W Brookes, J K Cornall, S N Rimmer and Alec R Ellis

The theatre was practically sold out for both nights, January 23rd and 24th, in spite of bad weather and the difficulty of access to it for many of our supporters. The Y.M.C.A. Theatre, Birkenhead, is a nice little theatre, but a bit remote for people up " the line." It is not usual to commence the review of a performance by praising those " back stage " but on this occasion so much of the success was due to their efforts that we must mention Betty Jackson, Sheila Boote, Rex Pollock and E, G. Shaw, who worked so cheerfully and tirelessly on every job from the erection of scenery, and the making-up of a large cast, to the management of complicated sound effects. In this connection mention should be made of J. K. Cornall, who did his whack behind the scenes for days beforehand and took one of the principal parts as well. Sydney Rimmer gave a performance as the old housemaster which is summed up by the word “majestic”. He knew when to make his audience laugh and when to make their eyes moist and his portrayal of the old man giving advice to the young girl was most moving.

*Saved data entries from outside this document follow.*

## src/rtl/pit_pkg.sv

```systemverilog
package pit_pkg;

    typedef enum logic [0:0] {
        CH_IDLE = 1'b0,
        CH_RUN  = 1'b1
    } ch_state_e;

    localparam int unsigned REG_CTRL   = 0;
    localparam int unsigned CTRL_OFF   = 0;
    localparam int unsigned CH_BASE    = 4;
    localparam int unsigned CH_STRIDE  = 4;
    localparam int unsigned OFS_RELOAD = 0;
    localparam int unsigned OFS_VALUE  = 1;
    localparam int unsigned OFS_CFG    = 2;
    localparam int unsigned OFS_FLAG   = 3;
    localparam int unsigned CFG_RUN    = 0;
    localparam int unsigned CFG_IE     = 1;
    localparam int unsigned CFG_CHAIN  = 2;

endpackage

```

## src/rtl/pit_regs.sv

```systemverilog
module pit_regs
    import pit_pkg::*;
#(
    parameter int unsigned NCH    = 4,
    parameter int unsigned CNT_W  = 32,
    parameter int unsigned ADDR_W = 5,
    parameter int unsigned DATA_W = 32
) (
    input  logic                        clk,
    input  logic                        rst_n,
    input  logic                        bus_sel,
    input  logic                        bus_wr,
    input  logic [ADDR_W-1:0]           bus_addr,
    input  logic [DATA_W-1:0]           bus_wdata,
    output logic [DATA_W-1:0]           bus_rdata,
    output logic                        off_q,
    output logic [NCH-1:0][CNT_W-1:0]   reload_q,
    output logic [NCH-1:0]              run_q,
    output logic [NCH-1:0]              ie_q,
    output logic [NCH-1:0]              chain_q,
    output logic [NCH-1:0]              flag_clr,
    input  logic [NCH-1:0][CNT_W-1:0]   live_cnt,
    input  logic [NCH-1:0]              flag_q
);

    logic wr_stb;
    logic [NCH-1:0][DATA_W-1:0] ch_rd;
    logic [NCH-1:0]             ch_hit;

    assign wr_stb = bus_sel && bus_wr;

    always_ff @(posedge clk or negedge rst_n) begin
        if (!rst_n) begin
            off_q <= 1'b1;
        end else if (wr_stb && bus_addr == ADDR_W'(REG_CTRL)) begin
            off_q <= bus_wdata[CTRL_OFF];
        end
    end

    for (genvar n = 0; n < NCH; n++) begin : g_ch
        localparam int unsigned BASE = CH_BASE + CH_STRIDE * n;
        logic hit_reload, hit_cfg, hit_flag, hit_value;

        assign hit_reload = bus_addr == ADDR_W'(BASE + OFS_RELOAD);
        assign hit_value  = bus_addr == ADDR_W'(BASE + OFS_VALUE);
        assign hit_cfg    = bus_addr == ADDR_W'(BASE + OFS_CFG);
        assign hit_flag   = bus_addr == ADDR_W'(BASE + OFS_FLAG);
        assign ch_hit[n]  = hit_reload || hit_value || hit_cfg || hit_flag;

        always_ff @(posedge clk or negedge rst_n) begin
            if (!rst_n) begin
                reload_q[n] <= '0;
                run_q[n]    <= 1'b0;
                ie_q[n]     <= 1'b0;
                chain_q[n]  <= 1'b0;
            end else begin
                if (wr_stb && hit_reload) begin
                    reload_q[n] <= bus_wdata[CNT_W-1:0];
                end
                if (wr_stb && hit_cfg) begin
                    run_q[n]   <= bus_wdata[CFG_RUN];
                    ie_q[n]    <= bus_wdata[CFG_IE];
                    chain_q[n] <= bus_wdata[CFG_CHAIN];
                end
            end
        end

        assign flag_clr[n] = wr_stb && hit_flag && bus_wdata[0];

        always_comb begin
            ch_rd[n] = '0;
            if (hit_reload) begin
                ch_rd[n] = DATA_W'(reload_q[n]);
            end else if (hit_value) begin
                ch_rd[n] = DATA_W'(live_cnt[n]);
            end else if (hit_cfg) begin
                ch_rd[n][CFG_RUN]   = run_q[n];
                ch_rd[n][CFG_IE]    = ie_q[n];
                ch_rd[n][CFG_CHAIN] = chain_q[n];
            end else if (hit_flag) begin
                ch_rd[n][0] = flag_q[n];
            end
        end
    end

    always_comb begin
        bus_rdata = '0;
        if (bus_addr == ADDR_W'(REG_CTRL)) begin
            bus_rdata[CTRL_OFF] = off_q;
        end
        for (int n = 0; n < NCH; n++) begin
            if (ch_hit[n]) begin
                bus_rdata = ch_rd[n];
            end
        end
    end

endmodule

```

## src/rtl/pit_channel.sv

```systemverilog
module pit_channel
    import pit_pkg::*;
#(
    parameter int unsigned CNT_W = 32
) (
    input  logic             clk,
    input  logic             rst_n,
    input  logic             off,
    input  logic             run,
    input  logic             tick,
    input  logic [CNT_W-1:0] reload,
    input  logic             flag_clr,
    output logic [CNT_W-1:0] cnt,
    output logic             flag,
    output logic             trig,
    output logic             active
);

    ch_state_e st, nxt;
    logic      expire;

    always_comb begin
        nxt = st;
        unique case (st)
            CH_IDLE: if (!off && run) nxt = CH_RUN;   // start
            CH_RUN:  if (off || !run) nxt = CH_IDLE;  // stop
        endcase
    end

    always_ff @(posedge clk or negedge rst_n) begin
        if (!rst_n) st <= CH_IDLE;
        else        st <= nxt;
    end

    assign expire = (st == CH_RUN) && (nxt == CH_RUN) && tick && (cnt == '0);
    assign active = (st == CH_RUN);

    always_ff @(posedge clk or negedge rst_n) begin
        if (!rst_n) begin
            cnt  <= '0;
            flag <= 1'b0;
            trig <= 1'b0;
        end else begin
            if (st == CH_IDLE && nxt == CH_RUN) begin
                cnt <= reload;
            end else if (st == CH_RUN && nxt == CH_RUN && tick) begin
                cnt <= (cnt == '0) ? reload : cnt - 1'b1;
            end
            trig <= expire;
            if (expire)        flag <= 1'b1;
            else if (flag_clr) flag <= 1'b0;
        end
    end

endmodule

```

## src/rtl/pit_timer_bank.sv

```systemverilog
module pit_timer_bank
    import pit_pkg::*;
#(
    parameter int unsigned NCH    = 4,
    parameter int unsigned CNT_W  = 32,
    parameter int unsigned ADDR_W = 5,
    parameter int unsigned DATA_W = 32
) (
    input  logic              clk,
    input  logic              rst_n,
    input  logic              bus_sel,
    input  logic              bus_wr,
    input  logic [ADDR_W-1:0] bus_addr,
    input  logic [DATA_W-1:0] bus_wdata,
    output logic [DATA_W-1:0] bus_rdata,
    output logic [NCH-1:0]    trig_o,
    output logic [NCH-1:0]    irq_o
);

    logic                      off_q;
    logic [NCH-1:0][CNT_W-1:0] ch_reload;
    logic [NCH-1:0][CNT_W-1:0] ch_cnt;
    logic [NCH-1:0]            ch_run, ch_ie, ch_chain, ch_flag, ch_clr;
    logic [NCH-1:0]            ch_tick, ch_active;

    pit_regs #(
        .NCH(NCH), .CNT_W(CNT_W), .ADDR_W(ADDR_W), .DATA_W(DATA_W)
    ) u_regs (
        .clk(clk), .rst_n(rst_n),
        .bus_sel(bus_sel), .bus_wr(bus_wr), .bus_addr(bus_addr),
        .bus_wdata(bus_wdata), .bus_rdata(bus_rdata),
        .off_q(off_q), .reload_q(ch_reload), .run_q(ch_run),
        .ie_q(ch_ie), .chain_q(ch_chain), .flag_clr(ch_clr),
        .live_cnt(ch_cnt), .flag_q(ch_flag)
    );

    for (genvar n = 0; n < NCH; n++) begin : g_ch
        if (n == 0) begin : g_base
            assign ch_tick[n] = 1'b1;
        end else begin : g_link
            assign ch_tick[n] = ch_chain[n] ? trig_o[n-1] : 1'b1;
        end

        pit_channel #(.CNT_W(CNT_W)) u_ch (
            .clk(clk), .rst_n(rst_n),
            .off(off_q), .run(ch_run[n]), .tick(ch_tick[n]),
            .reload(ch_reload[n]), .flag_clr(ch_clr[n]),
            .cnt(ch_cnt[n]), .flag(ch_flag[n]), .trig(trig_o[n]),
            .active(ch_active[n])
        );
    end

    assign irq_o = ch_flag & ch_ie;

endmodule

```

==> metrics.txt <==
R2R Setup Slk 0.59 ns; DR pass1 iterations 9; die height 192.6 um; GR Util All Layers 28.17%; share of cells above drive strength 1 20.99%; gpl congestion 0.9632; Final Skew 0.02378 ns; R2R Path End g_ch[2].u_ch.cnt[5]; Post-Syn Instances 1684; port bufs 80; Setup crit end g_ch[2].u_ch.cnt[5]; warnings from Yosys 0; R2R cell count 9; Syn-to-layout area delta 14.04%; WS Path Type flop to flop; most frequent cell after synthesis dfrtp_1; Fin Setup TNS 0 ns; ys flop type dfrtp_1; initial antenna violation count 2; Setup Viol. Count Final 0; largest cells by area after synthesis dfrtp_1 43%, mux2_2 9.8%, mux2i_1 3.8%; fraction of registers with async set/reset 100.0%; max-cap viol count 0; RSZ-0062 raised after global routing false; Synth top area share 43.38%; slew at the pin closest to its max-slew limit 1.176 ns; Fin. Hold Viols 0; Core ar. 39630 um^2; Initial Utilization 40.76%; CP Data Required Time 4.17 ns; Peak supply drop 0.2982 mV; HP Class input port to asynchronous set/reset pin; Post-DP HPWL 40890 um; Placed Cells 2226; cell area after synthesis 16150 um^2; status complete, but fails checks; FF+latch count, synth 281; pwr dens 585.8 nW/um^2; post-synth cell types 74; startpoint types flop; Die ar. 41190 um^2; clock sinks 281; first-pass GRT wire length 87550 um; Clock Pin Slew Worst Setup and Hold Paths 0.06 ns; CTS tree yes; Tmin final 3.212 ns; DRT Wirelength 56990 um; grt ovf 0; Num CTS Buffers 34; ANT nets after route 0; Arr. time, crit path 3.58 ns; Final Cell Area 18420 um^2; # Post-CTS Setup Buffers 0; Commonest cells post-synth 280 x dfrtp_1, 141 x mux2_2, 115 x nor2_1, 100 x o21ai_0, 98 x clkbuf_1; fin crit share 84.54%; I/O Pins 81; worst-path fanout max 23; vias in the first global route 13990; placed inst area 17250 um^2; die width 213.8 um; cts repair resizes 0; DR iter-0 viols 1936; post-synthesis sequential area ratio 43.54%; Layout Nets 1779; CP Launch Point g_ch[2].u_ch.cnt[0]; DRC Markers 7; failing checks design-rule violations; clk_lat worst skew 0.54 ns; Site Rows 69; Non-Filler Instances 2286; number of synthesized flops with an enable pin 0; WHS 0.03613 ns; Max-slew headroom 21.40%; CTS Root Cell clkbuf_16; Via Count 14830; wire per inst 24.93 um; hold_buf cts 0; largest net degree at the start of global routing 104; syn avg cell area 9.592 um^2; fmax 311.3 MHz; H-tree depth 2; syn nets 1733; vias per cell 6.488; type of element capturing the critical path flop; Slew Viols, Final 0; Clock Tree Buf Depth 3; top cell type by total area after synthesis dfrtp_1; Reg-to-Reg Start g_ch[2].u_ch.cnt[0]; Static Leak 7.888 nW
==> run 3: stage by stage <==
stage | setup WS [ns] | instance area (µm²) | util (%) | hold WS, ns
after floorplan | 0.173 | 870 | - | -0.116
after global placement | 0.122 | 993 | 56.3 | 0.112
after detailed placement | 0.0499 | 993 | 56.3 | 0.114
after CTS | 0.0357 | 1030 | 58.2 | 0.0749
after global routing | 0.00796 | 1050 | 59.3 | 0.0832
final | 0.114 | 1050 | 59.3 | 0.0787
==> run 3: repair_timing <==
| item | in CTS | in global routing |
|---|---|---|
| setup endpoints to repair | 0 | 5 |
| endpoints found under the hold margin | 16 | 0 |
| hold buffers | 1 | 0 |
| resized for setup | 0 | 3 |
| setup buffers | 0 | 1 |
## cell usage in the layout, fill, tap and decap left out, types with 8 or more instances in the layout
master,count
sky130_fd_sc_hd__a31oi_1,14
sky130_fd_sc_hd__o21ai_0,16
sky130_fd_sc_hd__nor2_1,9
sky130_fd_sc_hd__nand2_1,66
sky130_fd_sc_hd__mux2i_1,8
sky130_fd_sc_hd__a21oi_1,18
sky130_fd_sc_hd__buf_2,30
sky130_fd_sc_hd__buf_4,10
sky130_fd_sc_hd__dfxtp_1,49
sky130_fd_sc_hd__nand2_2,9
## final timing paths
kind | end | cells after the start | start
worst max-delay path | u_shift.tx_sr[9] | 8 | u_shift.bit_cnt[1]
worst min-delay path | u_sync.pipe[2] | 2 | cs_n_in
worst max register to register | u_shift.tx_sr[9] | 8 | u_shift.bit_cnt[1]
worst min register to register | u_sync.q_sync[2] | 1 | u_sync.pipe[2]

The whole play depended upon his performance and his reputation was well maintained. Leslie Jones as the shy music master treated the audience to a study in sincerity which was as near perfect as any small piece of amateur acting will ever be. Auriel Balshaw, who falls in love with the music master, was wholly appealing in her characterisation. Her charm of manner, her girlish simplicity, and her clever use of facial ex­pression won all hearts. In some ways John Pugh's portrayal of " Old Crump " was the audience's (and the cast's) favourite bit of acting.  It was so good that some of us had to enquire discreetly in Foreign branch as to whether he was really as dumb as he appeared. He had only to show himself to raise a gale of laughter.  Of the other housemasters. J. K. Cornall as Frank Hastings earned high praise, not least for his extremely clever use of make-up. K. C. Batten rendered the part of Victor Beamish with just the right amount of bounce and noise.  Audrey Wall Jones certainly has a beautiful diction and a magnificent stage presence and the part of Barbara Fane, the aunt of the three girls, was most convincingly presented.  Bimbo and his sister Button, played by Colin Skelton and Barbara Phillips, could have been brother and sister in real life, so genuine did the brotherly attitude of Bimbo appear to be. Barbara does these pert parts supremely well and is always assured of a responsive audience.

Thea Bower, Leslie Jones, Barbara Griffith

and Auriel Balshaw

S N Rimmer, Barbara Phillips, Colin Skelton, Auriel Balshaw,

John Eastwood, W Pearson and Barbara Griffith

The remaining sister, Chris, was played by Barbara Griffith. Her scene with Flossie Nightingale, played by John V. Eastwood, was her special contribution to the success of the pro­duction. John V. Eastwood's diction was outstandingly good and his rendering of the part pleasing without being overdone. The parts of the Headmaster and the Chairman of the Board of Governors were played by Alec R. Ellis and Bill Brookes. The portliness of the former helped, with the assistance of cap and gown, to overcome the disability of a voice not naturally arrogant and the impression of pomposity was satisfactorily conveyed.   Bill Brookes used one of his versatile selection of " character " voices to portray the wire-pulling politician. His "impres­sions " always delight the audience. H. Tonks took the part of the head boy, and W. Pearson that of " Pop." The Matron was played by Thea Bower and the maid by Joan Thomas. It was very encoura­ging to have so many members of the General Management present at the performance on the Saturday evening.